Jump ahead to a part I know better and then return and see if I can build a better bridge. I may reach a point in the narrative where I just do not know which way to turn. Nothing feels right about the character, the scene, the dialog, or the action. I am stuck in the weeds in an unfamiliar section of the swamp. When this happens, I may choose to skip ahead to a part of the story where I am confident in my outline, my characters, and the intended outcome. I can profitably spend my time in another scene or even another chapter and make satisfactory progress there. As I work on a later episode in the story, ideas will come about what I should do in the earlier part of the story to allow the narrative to flow into this later section. I have an easier time untangling the weeds around my knees and making my out of the swamp when I know the shore to which I am headed.

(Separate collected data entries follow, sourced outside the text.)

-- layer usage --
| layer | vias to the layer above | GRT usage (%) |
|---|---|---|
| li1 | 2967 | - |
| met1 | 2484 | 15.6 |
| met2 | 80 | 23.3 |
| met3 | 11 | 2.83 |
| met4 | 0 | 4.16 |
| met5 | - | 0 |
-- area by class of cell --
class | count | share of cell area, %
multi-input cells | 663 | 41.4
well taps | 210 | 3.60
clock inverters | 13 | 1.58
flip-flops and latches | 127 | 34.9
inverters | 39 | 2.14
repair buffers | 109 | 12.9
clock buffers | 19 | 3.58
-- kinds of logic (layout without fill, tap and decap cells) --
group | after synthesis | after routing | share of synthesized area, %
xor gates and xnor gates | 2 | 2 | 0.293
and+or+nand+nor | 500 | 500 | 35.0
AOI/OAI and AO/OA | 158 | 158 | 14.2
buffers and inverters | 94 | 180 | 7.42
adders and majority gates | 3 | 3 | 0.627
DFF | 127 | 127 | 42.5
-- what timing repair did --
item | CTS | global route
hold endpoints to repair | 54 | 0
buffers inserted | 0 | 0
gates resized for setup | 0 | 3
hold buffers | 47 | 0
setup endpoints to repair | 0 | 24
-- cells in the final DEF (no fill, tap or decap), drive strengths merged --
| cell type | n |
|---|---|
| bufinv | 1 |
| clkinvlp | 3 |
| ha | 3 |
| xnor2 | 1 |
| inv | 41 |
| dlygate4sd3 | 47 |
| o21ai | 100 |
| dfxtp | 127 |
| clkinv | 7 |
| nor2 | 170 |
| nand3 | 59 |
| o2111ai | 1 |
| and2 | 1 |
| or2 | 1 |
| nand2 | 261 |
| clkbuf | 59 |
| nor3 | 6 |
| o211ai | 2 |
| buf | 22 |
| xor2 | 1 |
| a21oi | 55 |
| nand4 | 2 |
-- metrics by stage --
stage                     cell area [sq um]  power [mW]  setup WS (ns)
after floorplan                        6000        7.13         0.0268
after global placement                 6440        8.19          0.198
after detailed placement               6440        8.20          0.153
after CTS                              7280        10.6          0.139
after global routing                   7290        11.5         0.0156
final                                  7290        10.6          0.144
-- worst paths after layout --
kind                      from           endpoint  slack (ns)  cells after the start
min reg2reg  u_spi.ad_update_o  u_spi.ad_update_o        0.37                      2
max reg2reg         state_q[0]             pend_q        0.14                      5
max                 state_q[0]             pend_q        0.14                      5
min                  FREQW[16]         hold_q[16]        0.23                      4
## src/rtl/mux_pkg.sv

```systemverilog
// Shared definitions for the N-to-1 registered selector: default sizes,
// the mode encoding and the modulo-N pointer increment.
package mux_pkg;

   localparam int MUX_WIDTH_DEF = 32;
   localparam int MUX_N_DEF     = 4;

   typedef enum logic {
      MUX_SEL = 1'b0,
      MUX_RR  = 1'b1
   } mux_mode_e;

   // Explicit wrap so non-power-of-two channel counts cycle correctly.
   function automatic int wrap_inc(input int idx, input int n);
      return (idx + 1 >= n) ? 0 : idx + 1;
   endfunction

endpackage

```

## src/rtl/rr_arbiter.sv

```systemverilog
// Combinational round-robin picker: grants the first requester found when
// searching from ptr upwards, modulo N.
module rr_arbiter #(
   parameter  int N     = 4,
   localparam int SEL_W = $clog2(N)
) (
   input  logic [N-1:0]     req,
   input  logic [SEL_W-1:0] ptr,
   output logic [SEL_W-1:0] gnt_idx,
   output logic             gnt_vld
);

   always_comb begin
      int best;
      int off;
      gnt_idx = '0;
      gnt_vld = 1'b0;
      best    = N;
      off     = 0;
      // Distance of each channel from the pointer; the closest requester wins.
      for (int i = 0; i < N; i++) begin
         off = (i >= int'(ptr)) ? (i - int'(ptr)) : (i - int'(ptr) + N);
         if (req[i] && (off < best)) begin
            best    = off;
            gnt_idx = SEL_W'(i);
            gnt_vld = 1'b1;
         end
      end
   end

endmodule

```

## src/rtl/mux_nt1_rr.sv

```systemverilog
// N-to-1 registered selector with per-channel valid/ready, explicit select
// or round-robin; round-robin is built only when MUX_NT1_RR_EN is defined.
module mux_nt1_rr
   import mux_pkg::*;
#(
   parameter  int WIDTH = MUX_WIDTH_DEF,
   parameter  int N     = MUX_N_DEF,
   localparam int SEL_W = $clog2(N)
) (
   input  logic               clk,
   input  logic               rst_n,
   input  logic               mode,
   input  logic [SEL_W-1:0]   sel,
   input  logic [N-1:0]       in_valid,
   input  logic [N*WIDTH-1:0] in_data,
   output logic [N-1:0]       in_ready,
   output logic               out_valid,
   output logic [WIDTH-1:0]   out_data,
   output logic [SEL_W-1:0]   out_ch,
   input  logic               out_ready
);

   // Handshake: a channel transfers when in_valid[i] && in_ready[i]; the
   // output drains when out_valid && out_ready, and both may happen together.

   logic             w_load;
   logic             w_sel_vld;
   logic             w_gnt_vld;
   logic             w_xfer;
   logic [SEL_W-1:0] w_gnt_idx;
   logic [WIDTH-1:0] w_gnt_data;

   logic             r_out_valid;
   logic [WIDTH-1:0] r_out_data;
   logic [SEL_W-1:0] r_out_ch;

   assign w_load = !r_out_valid || out_ready;

   // An out-of-range sel matches no channel and therefore grants nothing.
   always_comb begin
      w_sel_vld = 1'b0;
      for (int i = 0; i < N; i++) begin
         if ((sel == SEL_W'(i)) && in_valid[i]) w_sel_vld = 1'b1;
      end
   end

`ifdef MUX_NT1_RR_EN
   logic             w_rr_mode;
   logic             w_rr_vld;
   logic [SEL_W-1:0] w_rr_idx;
   logic [SEL_W-1:0] r_rr_ptr;

   rr_arbiter #(.N(N)) u_rr_arbiter (
      .req     (in_valid),
      .ptr     (r_rr_ptr),
      .gnt_idx (w_rr_idx),
      .gnt_vld (w_rr_vld)
   );

   assign w_rr_mode = (mux_mode_e'(mode) == MUX_RR);
   assign w_gnt_idx = w_rr_mode ? w_rr_idx : sel;
   assign w_gnt_vld = w_rr_mode ? w_rr_vld : w_sel_vld;

   // Pointer survives explicit-select periods; only round-robin wins move it.
   always_ff @(posedge clk or negedge rst_n) begin
      if (!rst_n) begin
         r_rr_ptr <= '0;
      end else if (w_xfer && w_rr_mode) begin
         r_rr_ptr <= SEL_W'(wrap_inc(int'(w_gnt_idx), N));
      end
   end
`else
   logic w_unused_mode;
   assign w_unused_mode = mode;
   assign w_gnt_idx     = sel;
   assign w_gnt_vld     = w_sel_vld;
`endif

   assign w_xfer = w_gnt_vld && w_load;

   always_comb begin
      in_ready   = '0;
      w_gnt_data = '0;
      for (int i = 0; i < N; i++) begin
         if (w_gnt_idx == SEL_W'(i)) begin
            in_ready[i] = w_load && w_gnt_vld;
            w_gnt_data  = in_data[i*WIDTH +: WIDTH];
         end
      end
   end

   always_ff @(posedge clk or negedge rst_n) begin
      if (!rst_n) begin
         r_out_valid <= 1'b0;
         r_out_data  <= '0;
         r_out_ch    <= '0;
      end else if (w_xfer) begin
         r_out_valid <= 1'b1;
         r_out_data  <= w_gnt_data;
         r_out_ch    <= w_gnt_idx;
      end else if (out_ready) begin
         r_out_valid <= 1'b0;
      end
   end

   assign out_valid = r_out_valid;
   assign out_data  = r_out_data;
   assign out_ch    = r_out_ch;

endmodule
```

## config.mk

```make
export PLATFORM = sky130hd
export DESIGN_NAME = mux_nt1_rr
export DESIGN_NICKNAME = d
export VERILOG_FILES = /design/src/rtl/mux_pkg.sv /design/src/rtl/rr_arbiter.sv /design/src/rtl/mux_nt1_rr.sv
export SDC_FILE = /design/constraint.sdc
export NUM_CORES = 1
export LEC_CHECK = 0
export ABC_AREA = 1
export CAP_MARGIN = 20
export CORE_UTILIZATION = 36
export DETAILED_ROUTE_END_ITERATION = 12
export PLACE_DENSITY = 0.86
export SETUP_SLACK_MARGIN = 0.1
export SLEW_MARGIN = 25
export SYNTH_ARGS = -nofsm -noshare
export SYNTH_HDL_FRONTEND = slang
export SYNTH_HIERARCHICAL = 1
export SYNTH_SLANG_ARGS = --single-unit
```

## constraint.sdc

```tcl
create_clock -name clk -period 2.55 [get_ports clk]
set_input_delay 0.3825 -clock clk [delete_from_list [all_inputs] [get_ports clk]]
set_output_delay 0.3825 -clock clk [all_outputs]
set_load 0.005 [all_outputs]
```

==> load_flow_metrics.sql <==
INSERT INTO impl_metrics (metric_group, metric, value, unit) VALUES
('run_status', 'run_status', 'completed', ''),
('floorplan', 'initial_utilization', '0.3757', ''),
('yosys', 'yosysTopAreaCell', 'sky130_fd_sc_hd__dfrtp_1', ''),
('floorplan', 'ioPinCount', '177', ''),
('placed_design', 'dpl.hpwl', '6.001', 'mm'),
('hold_path', 'hold_path.class', 'in -> async', ''),
('clock_tree', 'cts_root_buf', 'sky130_fd_sc_hd__clkbuf_8', ''),
('clock_tree', 'cts.htree.levels', '2', ''),
('route', 'dr_total_vias', '2836', ''),
('layout', 'diode_count', '0', ''),
('layout', 'fillers', '480', ''),
('yosys', 'netlist_top_cells_area', 'sky130_fd_sc_hd__dfrtp_1 (39%), sky130_fd_sc_hd__nand2_1 (39%), sky130_fd_sc_hd__nand4_1 (8.9%), sky130_fd_sc_hd__buf_6 (4.0%), sky130_fd_sc_hd__buf_2 (2.0%)', ''),
('layout', 'area_of_combinational_cells_with_multiple_inputs', '1199', 'µm²'),
('layout', 'regArea', '875.8', 'µm²'),
('critical_path', 'worstSetupPathType', 'in -> out', ''),
('placed_design', 'placed_cells_incl_taps', '585', ''),
('critical_path', 'worst-path-max-fanout', '8', ''),
('power_and_ir_drop', 'vdd_ir_drop_max', '0.2906', 'mV'),
('yosys', 'synth.yosys.seq_area_share', '0.3891', ''),
('sta', 'maxSlewViolCount', '0', ''),
('yosys', 'synthesis.instances', '345', ''),
('route', 'routed_via_density', '4.758', ''),
('sta', 'setup-violations-final', '0', ''),
('sta', 'maxSlewHeadroom', '0.4931', ''),
('layout', 'finalNonFillerCells', '596', ''),
('yosys', 'mappedNetlistArea', '2251', 'µm²'),
('sta', 'worst_pin_slew', '0.7604', 'ns'),
('layout', 'area.growth.synth_to_final', '86.05', '%'),
('sta', 'finalHoldViolations', '0', ''),
('power_and_ir_drop', 'power_report.internal_total', '1.580', 'mW'),
('sta', 'finClkSkew', '0.004886', 'ns'),
('yosys', 'synth.lib_cells_used.distinct', '16', ''),
('sta', 'clock.fmax', '415.9', 'MHz'),
('grt', 'first_global_vias', '2627', ''),
('yosys', 'yosysTopAreaCellShare', '0.3891', ''),
('yosys', 'ys_ff_latch', '35', ''),
('sta', 'layout_setup_ws', '0.1455', 'ns'),
('critical_path', 'worst_setup_path_end_kind', 'output pin', ''),
('clock_tree', 'tritoncts_buffer_count', '5', ''),
('grt', 'maximum_number_of_pins_on_one_net_before_global_route_repair', '36', ''),
('route', 'post-route-drc-count', '0', ''),
('grt', 'grt_util_all_layers', '0.2329', ''),
('clock_tree', 'cts.hold.buffers_added', '0', ''),
('clock_tree', 'cts.clk_slew.worst_paths', '0.07', 'ns'),
('yosys', 'yosysWarnings', '6', ''),
('clock_tree', 'cts_tree', 'built', ''),
('sta', 'layout_min_cycle_time', '2.405', 'ns'),
('placed_design', 'place_congestion', '0.8079', ''),
('route', 'drtIter0Drc', '52', ''),
('layout', 'nets', '658', ''),
('power_and_ir_drop', 'power.share.clock', '0.272', ''),
('route', 'detail_route.first_pass.iterations', '4', ''),
('power_and_ir_drop', 'power-per-cell-area', '515.2', 'nW/µm²'),
('floorplan', 'die_h', '81.07', 'µm'),
('floorplan', 'row_count', '28', ''),
('sta', 'rsz_0062_raised_after_global_routing', 'true', ''),
('route', 'route.final.wire_length', '7.721', 'mm'),
('critical_path', 'required', '2.17', 'ns'),
('grt', 'grt_antenna_before_repair', '0', ''),
('floorplan', 'die_width', '81.07', 'µm'),
('power_and_ir_drop', 'p_leak', '1.941', 'nW'),
('yosys', 'syn_nets', '483', ''),
('grt', 'grt_pass1_wl', '11.70', 'mm'),
('power_and_ir_drop', 'power.share.switching', '0.2678', ''),
('yosys', 'synth_area_per_cell', '6.524', 'µm²'),
('placed_design', 'dp_worst_setup_slack', '0.09976', 'ns'),
('flow_run', 'cap_viol_max_count', '0', ''),
('clock_tree', 'clock-sinks', '35', ''),
('power_and_ir_drop', 'logic_gate_share_of_total_power', '0.379', ''),
('critical_path', 'start_kind', 'input pin', ''),
('grt', 'grt_remaining_overflow', '0', '');
cell usage after synthesis (all sizes together):
cell	count
nand3	5
nand4	32
nor2	10
clkbuf	3
dfrtp	35
inv	8
o21ai	1
nand2	234
buf	17
repair_timing:
item | in CTS | in global routing
pin swaps | 0 | 2
endpoints found under the setup margin | 2 | 2
setup buffers | 0 | 3
gates resized for setup | 2 | 2
path summary, 6_finish.rpt:
| kind | from | endpoint | slack, ns | cells past startpoint |
|---|---|---|---|---|
| max | sel[1] | in_ready[0] | 0.15 | 9 |
| min | rst_n | out_data[27]$_DFFE_PN0P_ | 0.17 | 1 |
| max reg2reg | out_valid$_DFFE_PN0P_ | out_data[28]$_DFFE_PN0P_ | 1.19 | 5 |
| min reg2reg | out_ch[1]$_DFFE_PN0P_ | out_ch[1]$_DFFE_PN0P_ | 0.47 | 2 |
| max in group asynchronous | rst_n | out_data[2]$_DFFE_PN0P_ | 1.90 | 1 |
| min in group clk | out_ch[1]$_DFFE_PN0P_ | out_ch[1]$_DFFE_PN0P_ | 0.47 | 2 |
critical path, cell delays in order:
cell and delay [ns]:
sky130_fd_sc_hd__clkdlybuf4s50_1 0.47, sky130_fd_sc_hd__buf_6 0.15, sky130_fd_sc_hd__inv_2 0.06, sky130_fd_sc_hd__nand3_2 0.06, sky130_fd_sc_hd__nand2_2 0.06, sky130_fd_sc_hd__buf_4 0.14
sky130_fd_sc_hd__o21ai_4 0.17, sky130_fd_sc_hd__nor2_1 0.06, sky130_fd_sc_hd__clkdlybuf4s50_1 0.47
cells by family (layout without fill, tap and decap cells):
family,after synthesis,after routing,share of synthesized area
AO/OA/AOI/OAI,1,1,0.007228
flip-flops,35,35,0.3891
AND/OR/NAND/NOR,281,281,0.5253
buffers and inverters,28,204,0.07838
metal layers:
layer  routed length, µm  global-route usage  up-vias
met2                4026              0.4462      117
met1                2936              0.2489     1276
met4                  86             0.06964        0
met3                 671             0.05618       10
met5                   0                   0        -
li1                    -                   -     1433
per-stage QoR:
stage | hold WS, ns | cell area (µm²) | power, mW | util
global route | 0.2289 | 4188 | 2.287 | 0.6990
finish | 0.1732 | 4188 | 2.157 | 0.6990
global placement | 0.4613 | 4020 | 1.553 | 0.6711
floorplan | 0.08691 | 2251 | 1.033 | -
CTS | 0.1958 | 4160 | 2.175 | 0.6944
detailed placement | 0.4592 | 4020 | 1.578 | 0.6711
sequential cells by signal, indices dropped and copies added, names as in the netlist:
signal     count
out_data      32
out_ch         2
out_valid      1
power by group through the flow:
stage                     sequential (mW)  clock, mW  combinational (mW)
after CTS                           0.752      0.600               0.823
after global routing                0.768      0.623               0.896
after global placement              0.752          0               0.802
final                               0.752      0.588               0.818
after floorplan                     0.767          0               0.266
after detailed placement            0.760          0               0.818
cell usage in the layout (no fill, tap or decap):
master	n
sky130_fd_sc_hd__nand3_1	4
sky130_fd_sc_hd__buf_4	11
sky130_fd_sc_hd__nand2_1	232
sky130_fd_sc_hd__clkdlybuf4s50_1	172
sky130_fd_sc_hd__inv_1	6
sky130_fd_sc_hd__o21ai_4	1
sky130_fd_sc_hd__dfrtp_1	35
sky130_fd_sc_hd__nor2_2	3
sky130_fd_sc_hd__nor2_8	1
sky130_fd_sc_hd__buf_6	2
sky130_fd_sc_hd__clkbuf_1	1
sky130_fd_sc_hd__bufinv_16	2
sky130_fd_sc_hd__nor2_4	1
sky130_fd_sc_hd__nor2_1	5
sky130_fd_sc_hd__nand4_1	32
sky130_fd_sc_hd__dlymetal6s2s_1	2
sky130_fd_sc_hd__clkbuf_8	5
sky130_fd_sc_hd__nand3_2	1
sky130_fd_sc_hd__inv_2	2
sky130_fd_sc_hd__buf_2	1
sky130_fd_sc_hd__nand2_2	2
area by class of cell:
class | count | area share
clock buffers | 6 | 0.01733
clock inverters | 2 | 0.01434
inverters | 8 | 0.007171
multi-input cells | 282 | 0.2862
flip-flops and latches | 35 | 0.2091
well taps | 75 | 0.02241
repair buffers | 188 | 0.4434
Power figures use the tool's default switching activity.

Write something else. I may get blocked simply because I am tired of working on the same thing for a long period of time. The mind, like the body, needs a break from time to time. I need to stretch my muscles in different ways. I need a diversion to let my mind relax and recharge. I do not necessarily need to abandon my writing session, but I may be able to profitably use my time to write something different for a change. This might be a good time to write a blog article, develop an essay idea, write in my journal, or compose a letter to a friend. The change of pace brings refreshment. After a little side trip, I am ready to get back on the main path again and climb the next hill with renewed vigor

Read something else. I try to find where another author has dealt with the situation I am trying to solve and see how she did it. I do not plagiarize, obviously, but I look for inspiration. I may look for a different way to say something, a new way to present dialog, or perhaps just hear a new voice. It is good sometimes just to hear someone else's words. Reading can change my mood and lift my spirits. Usually it simply inspires me to keep going, knowing that every author has run into the same kinds of problems I am facing, and somehow they got through them. If they could do it, so can I.

Finally, I counsel with myself to never give up. I may have to take a break and come back later, bur I will always come back. Even a bad idea needs to be seen through to the end. Giving up can become a habit, and once I start giving up on bad ideas, it becomes easier to give up on good ideas, and eventually I won't have the discipline to finish that one great idea that will become my best seller.